* [YOUR ASSIGNMENT] Of the entries below, return only those lines from the line with "Element: primary output" to the line with "global routing: 22", exactly, both included.

* [RECORDED INFORMATION]

File: config.mk
export PLATFORM = sky130hd
export DESIGN_NAME = calc_sequencer
export DESIGN_NICKNAME = d
export VERILOG_FILES = /design/src/rtl/calc_sequencer.sv
export SDC_FILE = /design/constraint.sdc
export NUM_CORES = 1
export LEC_CHECK = 0
export ABC_CLOCK_PERIOD_IN_PS = 1900
export CELL_PAD_IN_SITES_DETAIL_PLACEMENT = 1
export CELL_PAD_IN_SITES_GLOBAL_PLACEMENT = 2
export CORE_MARGIN = 2
export CORE_UTILIZATION = 30
export CTS_CLUSTER_DIAMETER = 30
export DETAILED_ROUTE_END_ITERATION = 16
export MAX_ROUTING_LAYER = met4
export PLACE_DENSITY_LB_ADDON = 0.1
export SLEW_MARGIN = 20
export SYNTH_ARGS = -nofsm -noshare
export SYNTH_HDL_FRONTEND = slang
export SYNTH_SLANG_ARGS = --single-unit
File: constraint.sdc
create_clock -name clk -period 1.9 [get_ports clk]
set_clock_uncertainty 0.15 [all_clocks]
set_input_delay 0.285 -clock clk [delete_from_list [all_inputs] [get_ports clk]]
set_output_delay 0.285 -clock clk [all_outputs]
set_load 0.1 [all_outputs]
File: src/rtl/calc_sequencer.sv
// rtl/calc_sequencer.sv - control FSM turning keypad events into calculator datapath strobes
module calc_sequencer #(
    parameter int OPW     = 2,
    parameter int ALU_LAT = 1
) (
    input  logic           clk,
    input  logic           rst_n,
    input  logic           inDigitValid,
    input  logic           inOpValid,
    input  logic [OPW-1:0] inOpCode,
    input  logic           inEquals,
    input  logic           inClear,
    output logic           outRegLoad,
    output logic           outMuxSelect,
    output logic           outAccLoad,
    output logic           outAccClear,
    output logic [OPW-1:0] outAluOp,
    output logic           outBusy,
    output logic           outDone,
    output logic [7:0]     outOpCount
);

    typedef enum logic [2:0] {
        IDLE, LOAD_A, WAIT_OP, WAIT_B, WAIT_EQ, EXEC, WRITE, DONE
    } state_t;

    localparam logic [3:0] WAIT_LAST = 4'(ALU_LAT - 1);

    state_t         state;
    state_t         stateNext;
    logic [OPW-1:0] latchedOp;
    logic [OPW-1:0] pendingOp;
    logic           pendingValid;
    logic [3:0]     waitCnt;
    logic [7:0]     opCount;
    logic           accClearQ;

    logic           latchOp;
    logic           setPending;
    logic           dropPending;
    logic           promotePending;

    // Priority-resolved events: a higher-priority key in the same cycle masks the rest
    logic evClear, evEquals, evOp, evDigit;
    assign evClear  = inClear;
    assign evEquals = inEquals & ~inClear;
    assign evOp     = inOpValid & ~inEquals & ~inClear;
    assign evDigit  = inDigitValid & ~inOpValid & ~inEquals & ~inClear;

    // Next-state decode plus the Mealy input-register load and op bookkeeping strobes
    always_comb begin
        stateNext      = state;
        outRegLoad     = 1'b0;
        latchOp        = 1'b0;
        setPending     = 1'b0;
        dropPending    = 1'b0;
        promotePending = 1'b0;
        if (evClear) begin
            stateNext = IDLE;
        end else begin
            case (state)
                IDLE: begin
                    if (evDigit) begin
                        outRegLoad = 1'b1;
                        stateNext  = LOAD_A;
                    end
                end
                LOAD_A: stateNext = WAIT_OP;
                WAIT_OP: begin
                    if (evOp) begin
                        latchOp   = 1'b1;
                        stateNext = WAIT_B;
                    end
                end
                WAIT_B: begin
                    if (evDigit) begin
                        outRegLoad = 1'b1;
                        stateNext  = WAIT_EQ;
                    end else if (evOp) begin
                        latchOp = 1'b1;
                    end
                end
                WAIT_EQ: begin
                    if (evEquals) begin
                        dropPending = 1'b1;
                        stateNext   = EXEC;
                    end else if (evOp) begin
                        setPending = 1'b1;
                        stateNext  = EXEC;
                    end else if (evDigit) begin
                        outRegLoad = 1'b1;
                    end
                end
                EXEC: begin
                    if (waitCnt == WAIT_LAST) stateNext = WRITE;
                end
                WRITE: begin
                    if (pendingValid) begin
                        promotePending = 1'b1;
                        stateNext      = WAIT_B;
                    end else begin
                        stateNext = DONE;
                    end
                end
                DONE: begin
                    if (evOp) begin
                        latchOp   = 1'b1;
                        stateNext = WAIT_B;
                    end else if (evDigit) begin
                        outRegLoad = 1'b1;
                        stateNext  = LOAD_A;
                    end
                end
                default: stateNext = IDLE;
            endcase
        end
    end

    // State, op latches, ALU wait counter and saturating operation counter
    always_ff @(posedge clk or negedge rst_n) begin
        if (!rst_n) begin
            state        <= IDLE;
            latchedOp    <= '0;
            pendingOp    <= '0;
            pendingValid <= 1'b0;
            waitCnt      <= 4'd0;
            opCount      <= 8'd0;
            accClearQ    <= 1'b0;
        end else begin
            state     <= stateNext;
            accClearQ <= evClear;
            if (evClear) begin
                latchedOp    <= '0;
                pendingOp    <= '0;
                pendingValid <= 1'b0;
                waitCnt      <= 4'd0;
                opCount      <= 8'd0;
            end else begin
                waitCnt <= (state == EXEC && stateNext == EXEC) ? waitCnt + 4'd1 : 4'd0;
                if (latchOp) latchedOp <= inOpCode;
                if (dropPending) begin
                    pendingOp    <= '0;
                    pendingValid <= 1'b0;
                end
                if (setPending) begin
                    pendingOp    <= inOpCode;
                    pendingValid <= 1'b1;
                end
                if (promotePending) begin
                    latchedOp    <= pendingOp;
                    pendingOp    <= '0;
                    pendingValid <= 1'b0;
                end
                if (state == WRITE && opCount != 8'hFF) opCount <= opCount + 8'd1;
            end
        end
    end

    // Moore outputs; the clear strobe always lands in IDLE, so the load mask is a safety net
    assign outAccClear  = accClearQ;
    assign outAccLoad   = (state == LOAD_A || state == WRITE) && !accClearQ;
    assign outMuxSelect = (state == EXEC || state == WRITE);
    assign outBusy      = (state == EXEC || state == WRITE);
    assign outDone      = (state == DONE);
    assign outAluOp     = (state == IDLE) ? '0 : latchedOp;
    assign outOpCount   = opCount;

endmodule

-- Yosys cells after proc, flatten, opt, wreduce, memory -nomap -nowiden
Cells that the tools add are included.
- add/subtract/negate cells: 2
- equality and inequality tests: 9
- multiplexer cells: 44
- bitwise logic cells: 9
- reductions and logical operators: 13
- operators with widths (kind ; count):
    two-way mux 3 bit ; 9
    case mux 3 bit (8 select lines) ; 1
    two-way mux 1 bit ; 20
    two-way mux 2 bit ; 8
    two-way mux 8 bit ; 2
    equality test 3 bit, second input constant ; 5
    adder 8 x 1 -> 8 bit, second input constant ; 1
    two-way mux 4 bit ; 2
    inequality test 8 bit, second input constant ; 1
    bitwise AND 1 bit ; 6
    equality test 3 x 2 -> 1 bit, second input constant ; 2
    adder 4 x 1 -> 4 bit, second input constant ; 1
    zero test 4 bit ; 1
    nonzero test 4 bit ; 1
    OR reduction 2 bit ; 2
    equality test 3 x 1 -> 1 bit, second input constant ; 1
    logical AND 1 bit ; 3
    zero test 3 bit ; 1
    NOT 1 bit ; 3
    case mux 1 bit (3 select lines) ; 1
    nonzero test 3 bit ; 1
    logical OR 1 bit ; 2
    case mux 1 bit (2 select lines) ; 1
    nonzero test 2 bit ; 1
    zero test 1 bit ; 1
- register bits after elaboration: 21
- bits of input ports: 8
- word-level logic and storage cells: 84

-- Longest topological paths before layout
- depth in word-level cells: 12
- mapped depth: 6
- depth with buffers taken out: 6

-- Worst setup path after synthesis
OpenSTA, ideal clock, no wires.
- path type: reg2out
- start point: register accClearQ, in the netlist outAccClear
- end point: output port outAccLoad
- data arrival time: 2.144 ns
- data required time: 1.465 ns
- path slack: -0.679 ns
- stages on the path, launching flop included: 2
- path buffers: 0
- path through: dfrtp_1 -> nor2_1
- longest elaborated chain between the ends: 2
- ends and longest elaborated chain (item ; RTL line ; text):
    start: declaration ; 36 ; logic accClearQ;
    start signal: assignment ; 131 ; accClearQ <= evClear;
    zero test 1 bit ; 161 ; assign outAccLoad = (state == LOAD_A || state == WRITE) && !accClearQ;
    logical AND 1 bit ; 161 ;
    end: declaration ; 15 ; output logic outAccLoad,
Every way passes these cells.

-- Worst setup path in the final report
- start point: input port inOpValid
- end point: output port outRegLoad
- longest elaborated chain between the ends: 9
- elaborated cells on any way between the ends: 11
- those cells by class: 5 x mux; 6 x bitwise
- ends and longest elaborated chain (item ; RTL line ; text):
    start: declaration ; 9 ; input logic inOpValid,
    NOT 1 bit ; 48 ; assign evDigit = inDigitValid & ~inOpValid & ~inEquals & ~inClear;
    bitwise AND 1 bit (3 in a row) ; 48 ;
    two-way mux 1 bit ; - ;
    two-way mux 1 bit ; 106 ; if (evOp) begin
    two-way mux 1 bit ; 84 ; if (evEquals) begin
    case mux 1 bit (3 select lines) (*) ; 61 ; case (state)
    two-way mux 1 bit (*) ; 58 ; if (evClear) begin
    end: declaration ; 13 ; output logic outRegLoad,
Mark *: on every way between the ends. The rest lies on a longest branch, timed or not.

==> key figures <==
STA
  – Fmax: about 0.54 GHz
  – Period utilization: 97.8%
  – RSZ-0062 raised after global routing: yes
  – Slew HR: about four fifths
  – Slew Limit Fails: 0
  – Hold violation count in the final report: 0
  – Worst Max-Slew Pin Slew: 0.291 ns
  – Setup violations, final: 0
  – Post-layout min period: 1.86 ns
  – Fin Hold WS: roughly 0.21 ns

Cells and area
  – P&R area growth vs syn: 51.9%
  – Fin nets: approximately 190
  – Share of layout cells above drive strength 1: ~40%
  – Final core occ: ~48%
  – Post-route cell area: 0.00192 mm^2
  – Ant. Diodes: 0

Synthesis
  – EDFF count, synth: 0
  – Post-synth top area cell: dfrtp_1
  – Post-Syn Nets: ~150
  – Area share of the largest cell type after synthesis: 41.5%
  – Post-synth ARST share: 100%
  – Yosys reg bits: 21
  – Synth Cell Area: between 0.001 and 0.0015 mm^2
  – Synth Flop Type: dfrtp_1
  – Synth Instances: 135
  – Yosys warning count: 0
  – Top post-synthesis cells by area: dfrtp_1 (42%), nor2_1 (5.3%), a21oi_1 (3.6%)
  – Cell with the most instances after synthesis: dfrtp_1
  – Mapped Avg Cell Area: roughly 9.4 um^2
  – Synth cell count leaders: dfrtp_1 (21), nor2_1 (18), a21oi_1 (9), inv_1 (8), o21ai_0 (7)
  – Post-synthesis cell type count: 44
  – Register area share after synthesis: 41.5%

Floorplanning
  – Initial Util: 31.4%
  – Full die area: 0.00475 mm^2
  – Die X-Extent: 68.9 um
  – Cell Rows: 23
  – Die height: 68.9 um
  – Core area: just over 0.004 mm^2
  – Ports: 24

Setup path
  – Reg-to-reg slack, setup: roughly 0.19 ns
  – Critical Path Start: inOpValid
  – Crit path capture: outRegLoad
  – Crit-path slowest cell: or4b_4
  – Critical Path RT: 1.46 ns
  – Buf/Inv on CP: 2
  – Crit-path max FO: 2
  – Crit. End Element: primary output
  – Levels on crit path: 4
  – R2r endpoint: latchedOp[1]
  – R2R cell count: 6
  – CP max stage delay: 0.57 ns
  – Crit Path Category: input port to primary output
  – Crit path cell chain: dlygate4sd2_1, or4b_4, nor2_4, buf_12
  – Setup crit start kind: input port
  – R2R Path Start: state[0]
  – CP delay by family, top: simple AND/OR/NAND/NOR gates
  – CP Data Arrival Time: ~1.4 ns

Power
  – Seq pwr share: 41.2%
  – Overall power: 0.00114 W
  – Psw: between 0.0003 and 0.0004 W
  – Clock network power share: 28.1%
  – PD cells: 595 mW/mm^2
  – Logic pwr share: 30.7%
  – Leakage power: between 0.8 and 0.9 nW
  – Switching share of total power: between 30% and 40%
  – VDD IR max: about 0.29 mV
  – P_int: 0.000774 W

Clock tree
  – Worst-Skew Late Latency: 0.27 ns
  – Hold Buf Count CTS: 0
  – Reg clk slew, reported paths: 0.09 ns
  – TritonCTS Buffers: 3
  – CTS tree: yes
  – Clock Tree Root: clkbuf_8
  – CTS max path bufs: 2
  – Clock sink total: 21
  – H-tree depth: 1

Global routing
  – First-pass GRT wire length: 5770 um
  – Number of global-route vias before repair: 1181
  – Largest net degree at the start of global routing: 22
  – Global Route Usage Sum: around 17%
  – Initial antenna violation count: 0
  – Gr ovfl total: 0

Run status
  – Status: complete, no violations

Place
  – Dpl hpwl: 2480 um
  – I/O Buffers: 23
  – GP Congestion: 0.704
  – DP Area: 0.00179 mm^2

Job
  – Reported max-cap violation count: 0

Detailed routing
  – WL/cell: 15.4 um
  – Routed WL: 3460 um
  – Drt drc: 0
  – DR vias/cell: 5.15
  – Number of DRC markers in iteration 0: 66
  – Final ANT Viol Nets: 0
  – Routed via count: 1159
  – Initial DRT Pass Iterations: 4

Worst hold path
  – Worst min path class: input port to asynchronous set/reset pin
state kept, by name (all words and copies together) (netlist names):
signal / cells
outOpCount: 8
waitCnt: 4
state: 3
latchedOp: 2
pendingOp: 2
outAccClear: 1
pendingValid: 1
metal layers:
layer	part of all wire (%)	vias up	track usage (%)
met5	0	-	-
met1	45	579	21.8
li1	-	558	-
met3	3.2	5	2.92
met4	1.3	0	5.88
met2	50	17	27.8
what timing repair did:
| item | CTS | global route |
|---|---|---|
| setup buffers | 3 | 4 |
| pin swaps | 2 | 1 |
| setup endpoints to repair | 4 | 6 |
| gates resized for setup | 9 | 5 |
worst register-to-register path, cell delays in order, from the launching register on:
cell       delay (ns)
dfrtp_2          0.43
buf_4            0.14
buf_4            0.15
nand2b_1         0.16
nand4_1          0.20
nor2_1           0.08
a2111oi_2        0.29
cells by family after synthesis:
logic type	count (synthesis)	share of synthesized area, %
muxes	4	3.17
and+or+nand+nor	55	24.5
buffers and inverters	16	7.02
DFF	21	41.5
adders and majority gates	3	2.97
xor gates and xnor gates	4	2.77
AOI/OAI and AO/OA	32	18.0
worst min path at each step:
stage / end / slack, ns / depth (start not counted)
final: outOpCount[2] / 0.21 / 2
after global routing: outOpCount[2] / 0.23 / 2
after CTS: outOpCount[2] / 0.22 / 2
after detailed placement: waitCnt[0] / 0.34 / 1
after global placement: waitCnt[0] / 0.33 / 1
after floorplan: latchedOp[0] / -0.16 / 0
final cells by class:
cell class | instances | area (um^2)
Timing Repair Buffer | 44 | 551
Fill cell | 459 | 2110
Inverter | 8 | 30.0
Sequential cell | 21 | 537
Clock inverter | 1 | 7.51
Multi-Input combinational cell | 98 | 693
Clock buffer | 3 | 41.3
Tap cell | 50 | 62.6
power by group through the flow:
stage | registers [W] | clock network, W | logic [W]
after floorplan | 0.000481 | 0 | 0.000157
after global placement | 0.000486 | 0 | 0.000266
after detailed placement | 0.000485 | 0 | 0.000274
after CTS | 0.000470 | 0.000336 | 0.000307
after global routing | 0.000473 | 0.000352 | 0.000382
final | 0.000471 | 0.000321 | 0.000351
metrics by stage:
step	worst slack (ns)	TNS (ns)	cells
6_report	0.0424	0	225
5_1_grt	-0.0121	-0.0151	225
4_1_cts	0.00560	0	221
3_5_place_dp	-0.137	-0.648	214
3_3_place_gp	-0.130	-0.486	214
2_1_floorplan	-0.486	-1.54	135
placed cells by master, fill, tap and decap left out, types with 2 or more instances in the layout:
master / instances
buf_4: 19
buf_12: 16
nor2_1: 15
dfrtp_1: 12
dfrtp_2: 9
inv_1: 8
a21oi_1: 8
o21ai_0: 7
nand3_1: 6
nand2_1: 5
mux2i_1: 4
nor2_2: 4
dlygate4sd2_1: 4
nand4_1: 3
a31oi_1: 3
ha_1: 3
clkbuf_8: 3
clkdlybuf4s50_1: 3
nor2_4: 2
nor3_2: 2
o31ai_1: 2
nor2b_2: 2
xor2_1: 2
nand2b_1: 2
a2111oi_2: 2
a22o_1: 2
and3_1: 2
buf_6: 2
Note: power is estimated with default switching activity, not from simulation.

* [ANSWER TO THIS EXERCISE]
  – Crit. End Element: primary output
  – Levels on crit path: 4
  – R2r endpoint: latchedOp[1]
  – R2R cell count: 6
  – CP max stage delay: 0.57 ns
  – Crit Path Category: input port to primary output
  – Crit path cell chain: dlygate4sd2_1, or4b_4, nor2_4, buf_12
  – Setup crit start kind: input port
  – R2R Path Start: state[0]
  – CP delay by family, top: simple AND/OR/NAND/NOR gates
  – CP Data Arrival Time: ~1.4 ns

Power
  – Seq pwr share: 41.2%
  – Overall power: 0.00114 W
  – Psw: between 0.0003 and 0.0004 W
  – Clock network power share: 28.1%
  – PD cells: 595 mW/mm^2
  – Logic pwr share: 30.7%
  – Leakage power: between 0.8 and 0.9 nW
  – Switching share of total power: between 30% and 40%
  – VDD IR max: about 0.29 mV
  – P_int: 0.000774 W

Clock tree
  – Worst-Skew Late Latency: 0.27 ns
  – Hold Buf Count CTS: 0
  – Reg clk slew, reported paths: 0.09 ns
  – TritonCTS Buffers: 3
  – CTS tree: yes
  – Clock Tree Root: clkbuf_8
  – CTS max path bufs: 2
  – Clock sink total: 21
  – H-tree depth: 1

Global routing
  – First-pass GRT wire length: 5770 um
  – Number of global-route vias before repair: 1181
  – Largest net degree at the start of global routing: 22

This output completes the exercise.